Water-Bath vs Pressure Canning: Which Method Do You Need?
Learn which canning method is right for your food. Water-bath for high-acid jams and pickles; pressure canning for low-acid vegetables, meats, and beans.

Every beginner canner hits the same question early on: do I need a water-bath canner or a pressure canner? The answer is not about what equipment you already own, or which method seems easier. It comes down entirely to the acidity of the food you're preserving. Get this right and your pantry stays safe; mix them up and you face a real food-safety hazard. Here's how to tell them apart and make the right call every time.
Why Acidity Is the Deciding Factor
Home canning works by heating sealed jars to a temperature high enough to destroy harmful microorganisms. The problem is that not all microorganisms are equally easy to kill. The most dangerous one for home canners, Clostridium botulinum, is exceptionally stubborn.
C. botulinum produces spores that can survive a rolling boil (212°F / 100°C) for hours. In a low-acid, low-oxygen environment (exactly what a sealed jar of beans or stew provides), those spores germinate and release botulinum toxin, which causes botulism. You cannot see it, smell it, or taste it. This is why you should never taste food from a jar you suspect might be spoiled, and when in doubt, throw it out.

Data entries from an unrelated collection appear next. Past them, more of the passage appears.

<file path="config.mk">
export PLATFORM = sky130hd
export DESIGN_NAME = if_fetch_buf_flat
export DESIGN_NICKNAME = d
export VERILOG_FILES = /design/src/rtl/if_fetch_buf_pkg.sv /design/src/rtl/if_fetch_buf_if.sv /design/src/rtl/if_fetch_buf_sync_fifo.sv /design/src/rtl/if_fetch_buf.sv /design/src/flat_wrapper.sv
export SDC_FILE = /design/constraint.sdc
export NUM_CORES = 1
export LEC_CHECK = 0
export ABC_AREA = 0
export BUFFER_PORTS_ARGS = -buffer_cell sky130_fd_sc_hd__buf_2
export CAP_MARGIN = 25
export CORE_MARGIN = 4
export CORE_UTILIZATION = 55
export CTS_BUF_LIST = sky130_fd_sc_hd__clkbuf_8
export DETAILED_ROUTE_END_ITERATION = 7
export PLACE_DENSITY_LB_ADDON = 0.12
export SYNTH_ARGS = -nofsm -noshare
export SYNTH_HDL_FRONTEND = slang
export SYNTH_SLANG_ARGS = --single-unit
</file>
<file path="constraint.sdc">
create_clock -name clk -period 6.5 [get_ports clk]
set_input_delay 0.65 -clock clk [delete_from_list [all_inputs] [get_ports clk]]
set_output_delay 0.65 -clock clk [all_outputs]
set_load 0.02 [all_outputs]
</file>
<file path="src/rtl/if_fetch_buf_pkg.sv">
// Shared fetch-stage types and constants.
// Defines the IF->ID bundle layout, reset PC and request size.
package if_fetch_buf_pkg;

  localparam logic [31:0] PC_RESET_DEF = 32'h1C00_0000;
  localparam int IF_TO_ID_WIDTH = 65;
  localparam logic [1:0] SIZE_WORD = 2'b10;

  typedef struct packed {
    logic adef;
    logic [31:0] inst;
    logic [31:0] pc;
  } if_id_t;

  function automatic if_id_t mk_if_id(
    input logic adef,
    input logic [31:0] inst,
    input logic [31:0] pc
  );
    if_id_t b;
    b.adef = adef;
    b.inst = inst;
    b.pc = pc;
    return b;
  endfunction

endpackage

</file>
<file path="src/rtl/if_fetch_buf_if.sv">
// SRAM-like instruction request/response channel.
// master: fetch unit drives request; slave: memory side.
interface if_fetch_buf_if;

  logic inst_req;
  logic inst_wr;
  logic [1:0] inst_size;
  logic [31:0] inst_addr;
  logic [31:0] inst_wdata;
  logic inst_addr_ok;
  logic inst_data_ok;
  logic [31:0] inst_rdata;

  modport master (
    output inst_req, inst_wr, inst_size,
    output inst_addr, inst_wdata,
    input inst_addr_ok, inst_data_ok, inst_rdata
  );

  modport slave (
    input inst_req, inst_wr, inst_size,
    input inst_addr, inst_wdata,
    output inst_addr_ok, inst_data_ok, inst_rdata
  );

endinterface

</file>
<file path="src/rtl/if_fetch_buf_sync_fifo.sv">
// Synchronous FIFO with flush; push and pop may coincide at full.
// Ports: clk, resetn, flush, push/din, pop/dout (head), count.
module sync_fifo #(
  parameter int WIDTH = 32,
  parameter int DEPTH = 4
) (
  input  logic clk,
  input  logic resetn,
  input  logic flush,
  input  logic push,
  input  logic [WIDTH-1:0] din,
  input  logic pop,
  output logic [WIDTH-1:0] dout,
  output logic [$clog2(DEPTH):0] count
);

  localparam int AW = $clog2(DEPTH);
  localparam int CW = AW + 1;
  localparam logic [CW-1:0] FULL_N = DEPTH[CW-1:0];

  logic [WIDTH-1:0] mem [DEPTH];
  logic [AW-1:0] wp;
  logic [AW-1:0] rp;
  logic empty;
  logic full;
  logic do_push;
  logic do_pop;

  assign empty = (count == '0);
  assign full = (count == FULL_N);
  assign do_pop = pop & ~empty;
  assign do_push = push & (~full | do_pop);
  assign dout = mem[rp];

  always_ff @(posedge clk) begin
    if (do_push) mem[wp] <= din;
  end

  always_ff @(posedge clk) begin
    if (!resetn || flush) begin
      wp <= '0;
      rp <= '0;
      count <= '0;
    end else begin
      if (do_push) wp <= wp + AW'(1);
      if (do_pop) rp <= rp + AW'(1);
      count <= count + CW'(do_push) - CW'(do_pop);
    end
  end

endmodule

</file>
<file path="src/rtl/if_fetch_buf.sv">
// Instruction fetch stage with in-flight PC queue and instruction buffer.
// Ports: clk, resetn, bus (SRAM master), ID handshake, branch/exception redirect.
module if_fetch_buf
  import if_fetch_buf_pkg::*;
#(
  parameter logic [31:0] PC_RESET = PC_RESET_DEF,
  parameter int IBUF_DEPTH = 4
) (
  input  logic clk,
  input  logic resetn,
  if_fetch_buf_if.master bus,
  input  logic id_allowin,
  input  logic br_taken,
  input  logic [31:0] br_target,
  input  logic ex_flush,
  input  logic [31:0] ex_entry,
  output logic if_to_id_valid,
  output logic [IF_TO_ID_WIDTH-1:0] if_to_id_bus
);

  localparam int CW = $clog2(IBUF_DEPTH) + 1;
  localparam logic [CW:0] DEPTH_W = IBUF_DEPTH[CW:0];

  logic [31:0] fetch_pc;
  logic [31:0] redir_pc;
  logic [31:0] pq_head;
  logic [CW-1:0] outst;
  logic [CW-1:0] discard;
  logic [CW-1:0] pq_cnt;
  logic [CW-1:0] ib_cnt;
  logic [CW:0] occ;
  logic adef_done;
  logic redirect;
  logic hs;
  logic ok_any;
  logic drop;
  logic take;
  logic adef_push;
  logic ib_pop;
  if_id_t ib_din;

  assign redirect = ex_flush | br_taken;
  assign redir_pc = ex_flush ? ex_entry : br_target;

  // outst counts every request still owed a response on the bus,
  // including ones already marked for discard.
  assign occ = {1'b0, outst} + {1'b0, ib_cnt};

  assign bus.inst_req = resetn & ~redirect
                      & (fetch_pc[1:0] == 2'b00)
                      & (occ < DEPTH_W);
  assign bus.inst_wr = 1'b0;
  assign bus.inst_size = SIZE_WORD;
  assign bus.inst_addr = fetch_pc;
  assign bus.inst_wdata = 32'h0;

  assign hs = bus.inst_req & bus.inst_addr_ok;
  assign ok_any = bus.inst_data_ok & (outst != '0);
  assign drop = ok_any & (redirect | (discard != '0));
  assign take = ok_any & ~drop & (pq_cnt != '0);

  assign adef_push = ~redirect & ~adef_done
                   & (fetch_pc[1:0] != 2'b00)
                   & (outst == '0)
                   & (occ < DEPTH_W);

  assign ib_din = adef_push
                ? mk_if_id(1'b1, 32'h0, fetch_pc)
                : mk_if_id(1'b0, bus.inst_rdata, pq_head);

  assign if_to_id_valid = resetn & (ib_cnt != '0);
  assign ib_pop = if_to_id_valid & id_allowin & ~redirect;

  sync_fifo #(.WIDTH(32), .DEPTH(IBUF_DEPTH)) u_pcq (
    .clk(clk),
    .resetn(resetn),
    .flush(redirect),
    .push(hs),
    .din(fetch_pc),
    .pop(take),
    .dout(pq_head),
    .count(pq_cnt)
  );

  sync_fifo #(.WIDTH(IF_TO_ID_WIDTH), .DEPTH(IBUF_DEPTH)) u_ibuf (
    .clk(clk),
    .resetn(resetn),
    .flush(redirect),
    .push(take | adef_push),
    .din(ib_din),
    .pop(ib_pop),
    .dout(if_to_id_bus),
    .count(ib_cnt)
  );

  always_ff @(posedge clk) begin
    if (!resetn) begin
      fetch_pc <= PC_RESET;
      outst <= '0;
      discard <= '0;
      adef_done <= 1'b0;
    end else begin
      if (redirect) fetch_pc <= redir_pc;
      else if (hs) fetch_pc <= fetch_pc + 32'd4;
      outst <= outst + CW'(hs) - CW'(ok_any);
      // all requests still owed after this cycle become stale
      if (redirect) discard <= outst - CW'(ok_any);
      else if (drop) discard <= discard - CW'(1);
      if (redirect) adef_done <= 1'b0;
      else if (adef_push) adef_done <= 1'b1;
    end
  end

endmodule

</file>
<file path="src/flat_wrapper.sv">
// flat-port wrapper written by rule: the top's interface ports become plain ports
module if_fetch_buf_flat import if_fetch_buf_pkg::*;
#(
  parameter logic [31:0] PC_RESET = PC_RESET_DEF,
  parameter int IBUF_DEPTH = 4
)
  (clk, resetn, id_allowin, br_taken, br_target, ex_flush, ex_entry, if_to_id_valid, if_to_id_bus, bus_inst_req, bus_inst_wr, bus_inst_size, bus_inst_addr, bus_inst_wdata, bus_inst_addr_ok, bus_inst_data_ok, bus_inst_rdata);
  if_fetch_buf_if bus_i ();
  input  logic clk;
  input  logic resetn;
  input  logic id_allowin;
  input  logic br_taken;
  input  logic [31:0] br_target;
  input  logic ex_flush;
  input  logic [31:0] ex_entry;
  output logic if_to_id_valid;
  output logic [IF_TO_ID_WIDTH-1:0] if_to_id_bus;
  output wire logic [$bits(bus_i.inst_req)-1:0] bus_inst_req;
  output wire logic [$bits(bus_i.inst_wr)-1:0] bus_inst_wr;
  output wire logic [$bits(bus_i.inst_size)-1:0] bus_inst_size;
  output wire logic [$bits(bus_i.inst_addr)-1:0] bus_inst_addr;
  output wire logic [$bits(bus_i.inst_wdata)-1:0] bus_inst_wdata;
  input wire logic [$bits(bus_i.inst_addr_ok)-1:0] bus_inst_addr_ok;
  input wire logic [$bits(bus_i.inst_data_ok)-1:0] bus_inst_data_ok;
  input wire logic [$bits(bus_i.inst_rdata)-1:0] bus_inst_rdata;
  assign bus_inst_req = bus_i.inst_req;
  assign bus_inst_wr = bus_i.inst_wr;
  assign bus_inst_size = bus_i.inst_size;
  assign bus_inst_addr = bus_i.inst_addr;
  assign bus_inst_wdata = bus_i.inst_wdata;
  assign bus_i.inst_addr_ok = bus_inst_addr_ok;
  assign bus_i.inst_data_ok = bus_inst_data_ok;
  assign bus_i.inst_rdata = bus_inst_rdata;
  if_fetch_buf #(.PC_RESET(PC_RESET), .IBUF_DEPTH(IBUF_DEPTH)) u_core (.clk(clk), .resetn(resetn), .bus(bus_i), .id_allowin(id_allowin), .br_taken(br_taken), .br_target(br_target), .ex_flush(ex_flush), .ex_entry(ex_entry), .if_to_id_valid(if_to_id_valid), .if_to_id_bus(if_to_id_bus));
endmodule
</file>
==> impl_summary.log <==
INFO  metric status = finished clean
INFO  metric number_of_antenna_violations_at_the_first_check_in_global_routing = 0
INFO  metric syn-instance-count = between 1000 and 1500
INFO  metric design.core.area = between 0.03 and 0.04 mm2
INFO  metric critical_path_depth = 3
INFO  metric clock-sinks = 445
INFO  metric stdcell_area = 0.0210 mm2
INFO  metric worst-r2r-cell-count = 11
INFO  metric port_buffers = 201
INFO  metric first_pass_iters = 5
INFO  metric worstHoldPathType = in2reg
INFO  metric initial_core_util = about 56%
INFO  metric layout_min_cycle_time = ~3.6 ns
INFO  metric leftover_overflow_at_the_end_of_global_routing = 0
INFO  metric timing.critical_path.fanout_max = 37
INFO  metric dpl-instance-area = 0.0197 mm2
INFO  metric synth_ff_type = sky130_fd_sc_hd__edfxtp_1
INFO  metric worstPathCellList = buf_4, mux4_2, buf_2
INFO  metric cts_root_buffer = sky130_fd_sc_hd__clkbuf_8
INFO  metric distinct_cells_synth = 61
INFO  metric critPathCapture = if_to_id_bus[51]
INFO  metric diodes = 0
INFO  metric antenna_left = 0
INFO  metric leakagePower = 7.28 nW
INFO  metric via_count = 10200
INFO  metric power.density = 279 mW/mm2
INFO  metric synth_sequential_area_ratio = 69.6%
INFO  metric cts_hold_repair.buffers = 0
INFO  metric post_cts_setup_buffer_count = 0
INFO  metric hold_viol = 0
INFO  metric grt_first_pass_wirelength = roughly 61 mm
INFO  metric layout-drive-gt1-share = 33.7%
INFO  metric floorplan.die.width = about 190 um
INFO  metric die_area = 0.0364 mm2
INFO  metric wl = 40.2 mm
INFO  metric detailedRoute.firstIterationViolations = between 600 and 700
INFO  metric syn_to_final_growth = 14.2%
INFO  metric n_fill_cell = 2391
INFO  metric tns = 0 ns
INFO  metric die_height = approximately 190 um
INFO  metric clock_path_buffers = 3
INFO  metric number_of_warnings_reported_in_the_yosys_synthesis_log = 0
INFO  metric worst-r2r-setup-slack = 3.10 ns
INFO  metric relSlewSlack = 36.9%
INFO  metric synth.ff_latch_count = 445
INFO  metric globalRouteTotalUtil = 22.2%
INFO  metric peak_per_stage_delay_on_the_critical_path = ~0.91 ns
INFO  metric setup.worst_path.end_class = primary output
INFO  metric timing.fmax = ~0.28 GHz
INFO  metric wl_per_cell = between 20 and 25 um
INFO  metric tritoncts.num_buffers = 70
INFO  metric critical_path.startpoint_type = flop
INFO  metric period_share = between 50% and 60%
INFO  metric r2r-start = u_core.outst[2]
INFO  metric rsz0062_at_grt = false
INFO  metric timing.hold.ws = 0.315 ns
INFO  metric worst_setup_hold_path_clk_slew = 0.06 ns
INFO  metric grt_max_degree = 61
INFO  metric critPathKind = reg2out
INFO  metric num_rows = 66
INFO  metric critical_path_buf_inv_count = 2
INFO  metric worst_tran_pin_value = 0.946 ns
INFO  metric first_global_vias = 10500
INFO  metric worstSkewPairLatency = 0.58 ns
INFO  metric r2r_end = u_core.u_pcq.count[2]
INFO  metric max_cap_violations = 0
INFO  metric report.final.setup_viol = 0
INFO  metric finalNetCount = roughly 1400
INFO  metric netlist_area_before_placement = 0.0184 mm2
INFO  metric finalMaxSlewViolations = 0
INFO  metric critPathRequiredTime = 5.85 ns
INFO  metric cp.arrival = 2.92 ns
INFO  metric dpl.hpwl = 25.3 mm
INFO  metric cts-resized-gates = 0
INFO  metric place.gp.congestion = around 0.84
INFO  metric worst_path_dominant_cell_family = flip-flops
INFO  metric peakVddDrop = 0.124 mV
INFO  metric cts_tree = built
INFO  metric syn_area_per_cell = 17.7 um2
INFO  metric floorplan.io_pins = about 240
INFO  metric drt-vias-per-instance = 5.77
INFO  metric h-tree-depth = 3
INFO  metric synthArstFlopShare = 0%
INFO  metric synth_enable_flop_cells = just under 400
INFO  metric post-route-drc-count = 0
INFO  metric fin_skew = between 0.015 and 0.02 ns
INFO  metric cell_type_of_the_slowest_stage_on_the_worst_timing_path = sky130_fd_sc_hd__dfxtp_4
## cells in the final DEF (no fill, tap or decap), drive strengths merged, types with 6 or more instances in the layout
master,instances
edfxtp,388
buf,217
mux4,97
clkbuf,73
dfxtp,57
inv,54
and2,42
conb,35
nand2,34
nor2,31
mux2,26
a21oi,21
ha,21
xnor2,20
clkinv,19
nand3,18
a22oi,16
o21ai,15
o22ai,13
nand4,13
nor3,11
and3,11
xor2,8
nor4,7
a211oi,6
o221ai,6
o31ai,6
nor3b,6
## metal layers
layer	GRT usage, %	vias up	share of wire [%]
met3	4.30	83	7.2
met4	7.51	0	2.9
met5	0	-	0
met2	35.8	441	48
met1	31.0	5124	42
li1	-	4553	-
## worst min-delay path, cell delays in order
cell,delay [ns]
sky130_fd_sc_hd__buf_2,0.07
sky130_fd_sc_hd__a21oi_1,0.06
sky130_fd_sc_hd__nor2_1,0.07
## worst min-delay path by stage
stage / start / endpoint / slack (ns) / cells past startpoint
floorplan: u_core.adef_done / u_core.adef_done / 0.47 / 1
global placement: u_core.adef_done / u_core.adef_done / 0.49 / 1
detailed placement: u_core.adef_done / u_core.adef_done / 0.49 / 1
CTS: ex_entry[0] / u_core.bus.inst_addr[0] / 0.28 / 3
global route: ex_entry[0] / u_core.bus.inst_addr[0] / 0.30 / 3
finish: ex_entry[0] / u_core.bus.inst_addr[0] / 0.32 / 3
## through the flow
stage / cells / setup WS (ns) / power [W] / utilization, %
final: 1768 / 2.93 / 0.00586 / 64.0
after global routing: 1768 / 2.64 / 0.00612 / 64.0
after CTS: 1767 / 2.78 / 0.00592 / 64.0
after detailed placement: 1644 / 2.65 / 0.00380 / 60.2
after global placement: 1643 / 2.72 / 0.00379 / 60.1
after floorplan: 1073 / 2.86 / 0.00363 / -
## sequential cells by signal, summed over array words and instances, names as in the netlist, named ones only
signal	cells
u_core.u_ibuf.mem	260
u_core.u_pcq.mem	128
u_core.bus.inst_addr	32
u_core.discard	3
u_core.outst	3
u_core.u_ibuf.count	3
u_core.u_pcq.count	3
u_core.u_ibuf.rp	2
u_core.u_ibuf.wp	2
u_core.u_pcq.rp	2
u_core.u_pcq.wp	2
u_core.adef_done	1
## synthesized netlist by cell type, drive strengths merged (15+ instances only)
| library cell | count | area [um2] |
|---|---|---|
| a21oi | 21 | 105 |
| a22oi | 16 | 120 |
| and2 | 42 | 263 |
| buf | 61 | 400 |
| clkbuf | 26 | 97.6 |
| dfxtp | 57 | 1140 |
| edfxtp | 388 | 11700 |
| ha | 21 | 263 |
| inv | 26 | 97.6 |
| mux2 | 26 | 293 |
| mux4 | 97 | 2180 |
| nand2 | 34 | 128 |
| nand3 | 18 | 90.1 |
| nor2 | 31 | 119 |
| o21ai | 15 | 75.1 |
| xnor2 | 20 | 175 |
## logic make-up after synthesis
| group | synth area share [%] |
|---|---|
| flip-flops | 69.6 |
| other | 0.0409 |
| buffers and inverters | 3.24 |
| AND/OR/NAND/NOR | 6.12 |
| adder cells (fa/ha/maj) | 1.76 |
| AO/OA/AOI/OAI | 4.15 |
| multiplexers | 13.8 |
| XOR/XNOR | 1.33 |
## area by class of cell
| cell class | count | area (um2) | area share, % |
|---|---|---|---|
| repair buffers | 217 | 1150 | 5.46 |
| clock buffers | 73 | 1000 | 4.79 |
| inverters | 26 | 97.6 | 0.465 |
| multi-input cells | 515 | 5140 | 24.5 |
| clock inverters | 50 | 253 | 1.20 |
| flip-flops and latches | 445 | 12800 | 61.0 |
| well taps | 442 | 553 | 2.63 |
## power breakdown
group / switching, W / internal, W / leakage (nW)
clock network: 0.00104 / 0.00109 / 0.728
logic: 0.000292 / 0.000182 / 2.56
registers: 0.0000769 / 0.00319 / 3.99
No activity file was read; power rests on OpenSTA's default activity.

Here is the good news: in high-acid foods (pH 4.6 or below), C. botulinum cannot grow or produce toxin. A boiling-water temperature of 212°F is perfectly adequate to make those foods shelf-stable. For low-acid foods, you need a pressure canner, which brings jar contents up to around 240°F / 116°C, the temperature at which botulism spores are reliably destroyed.
Acidity decides the method. That's it.
For a deeper look at how pH shapes safety decisions across the whole canning process, see our guide on why acidity matters in canning.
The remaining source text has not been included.